A new era of Olympic and Paralympic Games
Speaking at the ceremony, President Bach expressed his excitement at welcoming the world to Paris for what will be a “new era” for the Olympic and Paralympic Games, as the first planned and delivered in line with the reforms of Olympic Agenda 2020, serving as a blueprint that will help shape future editions of the Olympic Games and inspire other major events.
“Today, one year from the Olympic Games Paris 2024, we are celebrating a new stage in this great Olympic history that is ours,” IOC President Bach said. “With the Olympic Games Paris 2024, we can truly look forward to the advent of a new era of Olympic Games. These Olympic Games will be more inclusive, younger, more urban and more sustainable. These will be the very first Olympic Games held with perfect gender parity. In this way and in many other ways, we can expect an Olympic Games that conforms to our Olympic Agenda from start to finish.”
- As the first Games that are fully adapting to the reforms of Olympic Agenda 2020, Paris 2024 has minimised construction. The Olympic and Paralympic Games will be held in 95 per cent existing or temporary venues.
- Paris 2024 is also targeting 50 per cent reduction of carbon emissions compared to the average of London 2012 and Rio 2016 to become the first Olympic Games aligned with the Paris Agreement on Climate Change, which the governments of this world signed in 2015 in Paris.
- The Olympic Games Paris 2024 will be the first ever Olympic Games with gender parity. The IOC has allocated exactly the same number of quota places to female and male athletes.
- Competitions will take place in the heart of Paris, for instance at the Eiffel Tower and the Place de la Concorde. For the first time ever in Olympic history, we will celebrate the Olympic Opening Ceremony in the heart of the city, with the River Seine as the stage for a sensational welcome to the best athletes of the world, by hundreds of thousands of people along the river bank.
- Every visitor will not only be a spectator, but can also be a participant. Paris 2024 has succeeded in getting a daily 30-minute exercise period in the curricula of French primary schools, aiming to reach 4.2 million pupils nationwide. The “Marathon Pour Tous” [“Marathon for All”] will give 40,000 runners the unique experience to run their race on the very course of the Olympic marathon.

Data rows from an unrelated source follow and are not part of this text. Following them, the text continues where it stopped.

===== config.mk =====
export PLATFORM = sky130hd
export DESIGN_NAME = mlnp_ctrl
export DESIGN_NICKNAME = d
export VERILOG_FILES = /design/src/rtl/mlnp_pkg.sv /design/src/rtl/mlnp_ctrl.sv
export SDC_FILE = /design/constraint.sdc
export NUM_CORES = 1
export LEC_CHECK = 0
export BUFFER_PORTS_ARGS = -buffer_cell sky130_fd_sc_hd__buf_2
export CAP_MARGIN = 20
export CORE_AREA = 2 2 39 41
export DETAILED_ROUTE_END_ITERATION = 6
export DIE_AREA = 0 0 41 43
export PLACE_DENSITY = 0.53
export SYNTH_ARGS = -nofsm -noshare
export SYNTH_HDL_FRONTEND = slang
export SYNTH_SLANG_ARGS = --single-unit

===== constraint.sdc =====
create_clock -name clk -period 2.3 [get_ports clk]
set_input_delay 0.69 -clock clk [delete_from_list [all_inputs] [get_ports clk]]
set_output_delay 0.69 -clock clk [all_outputs]
set_load 0.02 [all_outputs]

===== src/rtl/mlnp_pkg.sv =====
// ----------------------------------------------------------------------------
// mlnp_pkg
// shared sizes, codes, payload and control types of the node pool
// ----------------------------------------------------------------------------
package mlnp_pkg;

    localparam int NUM_LISTS  = 256;
    localparam int POOL_NODES = 4096;
    localparam int DATA_WIDTH = 32;

    localparam int LIST_W  = $clog2(NUM_LISTS);
    localparam int NODE_W  = $clog2(POOL_NODES);
    localparam int PTR_W   = NODE_W + 1;
    localparam int LIMIT_W = 9;
    localparam int OP_W    = 2;

    typedef enum logic [OP_W-1:0] {
        OP_APPEND = 2'd0,
        OP_READ   = 2'd1,
        OP_CLEAR  = 2'd2
    } op_t;

    typedef enum logic [1:0] {
        ST_OK      = 2'd0,
        ST_RANGE   = 2'd1,
        ST_INVALID = 2'd2,
        ST_FULL    = 2'd3
    } status_t;

    typedef enum logic [2:0] {
        S_IDLE,
        S_EXEC,
        S_APP_LINK,
        S_RD_NODE,
        S_RESP
    } state_t;

    typedef struct packed {
        logic [OP_W-1:0]       opcode;
        logic [LIST_W-1:0]     list_index;
        logic                  from_head;
        logic [NODE_W-1:0]     start_node;
        logic [DATA_WIDTH-1:0] data_in;
    } in_item_t;

    typedef struct packed {
        logic [1:0]            status;
        logic [DATA_WIDTH-1:0] data_out;
        logic [NODE_W-1:0]     next_node;
    } out_item_t;

    typedef struct packed {
        logic    cap_item;
        logic    app_start;
        logic    app_link;
        logic    head_rd;
        logic    node_rd;
        logic    clear_all;
        logic    st_set;
        status_t st_code;
        logic    mem_sel;
        logic    out_load;
    } ctrl_cmd_t;

    typedef struct packed {
        logic [OP_W-1:0] opcode;
        logic            in_range;
        logic            pool_full;
        logic            node_ok;
        logic            out_free;
    } dp_stat_t;

endpackage


===== src/rtl/mlnp_ctrl.sv =====
// ----------------------------------------------------------------------------
// mlnp_ctrl
// sequencer stepping one item through the pool memories
// ----------------------------------------------------------------------------
module mlnp_ctrl
    import mlnp_pkg::*;
(
    input  logic      clk,
    input  logic      rst_n,
    input  logic      in_valid,
    output logic      in_ready,
    input  dp_stat_t  stat,
    output ctrl_cmd_t cmd
);

    state_t state_reg;
    state_t state_next;

    always_ff @(posedge clk or negedge rst_n)
    begin
        if (!rst_n)
        begin
            state_reg <= S_IDLE;
        end
        else
        begin
            state_reg <= state_next;
        end
    end

    always_comb
    begin
        state_next = state_reg;
        unique case (state_reg)
            S_IDLE:
            begin
                if (in_valid)
                begin
                    state_next = S_EXEC;
                end
            end
            S_EXEC:
            begin
                unique case (stat.opcode)
                    OP_APPEND:
                    begin
                        if (stat.in_range && !stat.pool_full)
                        begin
                            state_next = S_APP_LINK;
                        end
                        else
                        begin
                            state_next = S_RESP;
                        end
                    end
                    OP_READ:
                    begin
                        state_next = stat.in_range ? S_RD_NODE : S_RESP;
                    end
                    default:
                    begin
                        state_next = S_RESP;
                    end
                endcase
            end
            S_APP_LINK:
            begin
                state_next = S_RESP;
            end
            S_RD_NODE:
            begin
                state_next = S_RESP;
            end
            S_RESP:
            begin
                if (stat.out_free)
                begin
                    state_next = S_IDLE;
                end
            end
            default:
            begin
                state_next = S_IDLE;
            end
        endcase
    end

    always_comb
    begin
        in_ready = 1'b0;
        cmd      = '0;
        cmd.st_code = ST_OK;
        unique case (state_reg)
            S_IDLE:
            begin
                in_ready     = 1'b1;
                cmd.cap_item = in_valid;
            end
            S_EXEC:
            begin
                cmd.st_set = 1'b1;
                unique case (stat.opcode)
                    OP_APPEND:
                    begin
                        priority if (!stat.in_range)
                        begin
                            cmd.st_code = ST_RANGE;
                        end
                        else if (stat.pool_full)
                        begin
                            cmd.st_code = ST_FULL;
                        end
                        else
                        begin
                            cmd.app_start = 1'b1;
                        end
                    end
                    OP_READ:
                    begin
                        if (!stat.in_range)
                        begin
                            cmd.st_code = ST_RANGE;
                        end
                        else
                        begin
                            cmd.head_rd = 1'b1;
                        end
                    end
                    OP_CLEAR:
                    begin
                        cmd.clear_all = 1'b1;
                    end
                    default:
                    begin
                        cmd.st_code = ST_OK;
                    end
                endcase
            end
            S_APP_LINK:
            begin
                cmd.app_link = 1'b1;
            end
            S_RD_NODE:
            begin
                cmd.st_set = 1'b1;
                if (stat.node_ok)
                begin
                    cmd.node_rd = 1'b1;
                    cmd.mem_sel = 1'b1;
                end
                else
                begin
                    cmd.st_code = ST_INVALID;
                end
            end
            S_RESP:
            begin
                cmd.out_load = stat.out_free;
            end
            default:
            begin
                in_ready = 1'b0;
            end
        endcase
    end

endmodule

“The mission of the Olympic Games is to unite the entire world in peaceful competition,” added President Bach during the invitation ceremony. “In our fragile world, with conflicts, divisions and wars rising, we need this unifying power more than ever. The Olympic Games must always build bridges of understanding and friendship.”
The NOCs receiving invitations during the ceremony were:
- - Hellenic Olympic Committee (Greece being the birthplace of the Olympic Games), represented by NOC President and IOC Member Spyros Capralos
- - Japanese Olympic Committee (Olympic Games Tokyo 2020), represented by Yasuhiro Yamashita, NOC President, IOC Member and Olympic champion in judo
- - Chinese Olympic Committee (Olympic Winter Games Beijing 2022), represented by Zhang Jiasheng, NOC Vice-President
- - Italian National Olympic Committee (Olympic Winter Games Milano Cortina 2026), represented by Giulia Quintavalle, member of the NOC council and Olympic champion in judo
- - United States Olympic and Paralympic Committee (Olympic Games LA28), represented by Elena Meyers Taylor, NOC Board Member and five-time Olympic medallist in bobsleigh
- - Australian Olympic Committee (Olympic Games Brisbane 2032), represented by Alex Hill, Olympic champion in rowing
- - Senegalese National Olympic and Sports Committee (Youth Olympic Games Dakar 2026), represented by Mamadou D. Ndiaye, NOC President and IOC Member
- - The IOC’s Refugee Olympic Team, represented by Masomah Ali Zada, member of the Tokyo 2020 IOC Refugee Olympic Team in cycling and holder of an IOC Refugee Athlete Scholarship
- - French National Olympic and Sports Committee (Olympic Games Paris 2024), represented by NOC President and IOC Member David Lappartient.

In total, invitations to Paris 2024 have been sent to 203 eligible NOCs. This excludes the NOC of Guatemala, which is currently suspended, as well as the NOCs of Russia and Belarus. The IOC has previously announced that it will take its decision on the participation of individual, neutral athletes with a Russian or Belarusian passport, in line with the recommendations for International Federations and international sports event organisers on the participation of athletes with a Russian or Belarusian passport in international competitions, at the appropriate time.
Excitement is growing
Excitement in France and around the world is already growing ahead of Paris 2024, as seen by the huge demand for tickets. Nearly seven million tickets have been purchased so far, with the Paris 2024 Organising Committee committed to realising its goal of making the “Games wide open” and accessible to as many people as possible. This includes an affordable ticket pricing structure, with tickets for all sports available for as little as EUR 24 for the Olympic Games and EUR 15 for the Paralympic Games, and with around 50 per cent of public tickets costing EUR 50 or less.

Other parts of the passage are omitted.